Task >> All entries below are to be copied precisely as they appear.
╔══
`config.mk`:
```
export PLATFORM = sky130hd
export DESIGN_NAME = half_step_motor_sequencer_core
export DESIGN_NICKNAME = d
export VERILOG_FILES = /design/src/hsms_pkg.sv /design/src/hsms_ctrl.sv /design/src/hsms_dp.sv /design/src/half_step_motor_sequencer_core.sv
export SDC_FILE = /design/constraint.sdc
export NUM_CORES = 1
export LEC_CHECK = 0
export BUFFER_PORTS_ARGS = -buffer_cell sky130_fd_sc_hd__buf_2
export CAP_MARGIN = 10
export CORE_UTILIZATION = 50
export CTS_CLUSTER_DIAMETER = 30
export DETAILED_ROUTE_END_ITERATION = 7
export HOLD_SLACK_MARGIN = 0.06
export PLACE_DENSITY = 0.65
export SLEW_MARGIN = 30
export SYNTH_ARGS = -nofsm -noshare
export SYNTH_HDL_FRONTEND = slang
export SYNTH_SLANG_ARGS = --single-unit
```
`constraint.sdc`:
```
create_clock -name clk -period 14.3 [get_ports clk]
set_clock_uncertainty 0.15 [all_clocks]
set_input_delay 2.86 -clock clk [delete_from_list [all_inputs] [get_ports clk]]
set_output_delay 2.86 -clock clk [all_outputs]
set_load 0.02 [all_outputs]
```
╚══
Exercise response >>
`config.mk`:
```
export PLATFORM = sky130hd
export DESIGN_NAME = half_step_motor_sequencer_core
export DESIGN_NICKNAME = d
export VERILOG_FILES = /design/src/hsms_pkg.sv /design/src/hsms_ctrl.sv /design/src/hsms_dp.sv /design/src/half_step_motor_sequencer_core.sv
export SDC_FILE = /design/constraint.sdc
export NUM_CORES = 1
export LEC_CHECK = 0
export BUFFER_PORTS_ARGS = -buffer_cell sky130_fd_sc_hd__buf_2
export CAP_MARGIN = 10
export CORE_UTILIZATION = 50
export CTS_CLUSTER_DIAMETER = 30
export DETAILED_ROUTE_END_ITERATION = 7
export HOLD_SLACK_MARGIN = 0.06
export PLACE_DENSITY = 0.65
export SLEW_MARGIN = 30
export SYNTH_ARGS = -nofsm -noshare
export SYNTH_HDL_FRONTEND = slang
export SYNTH_SLANG_ARGS = --single-unit
```
`constraint.sdc`:
```
create_clock -name clk -period 14.3 [get_ports clk]
set_clock_uncertainty 0.15 [all_clocks]
set_input_delay 2.86 -clock clk [delete_from_list [all_inputs] [get_ports clk]]
set_output_delay 2.86 -clock clk [all_outputs]
set_load 0.02 [all_outputs]
```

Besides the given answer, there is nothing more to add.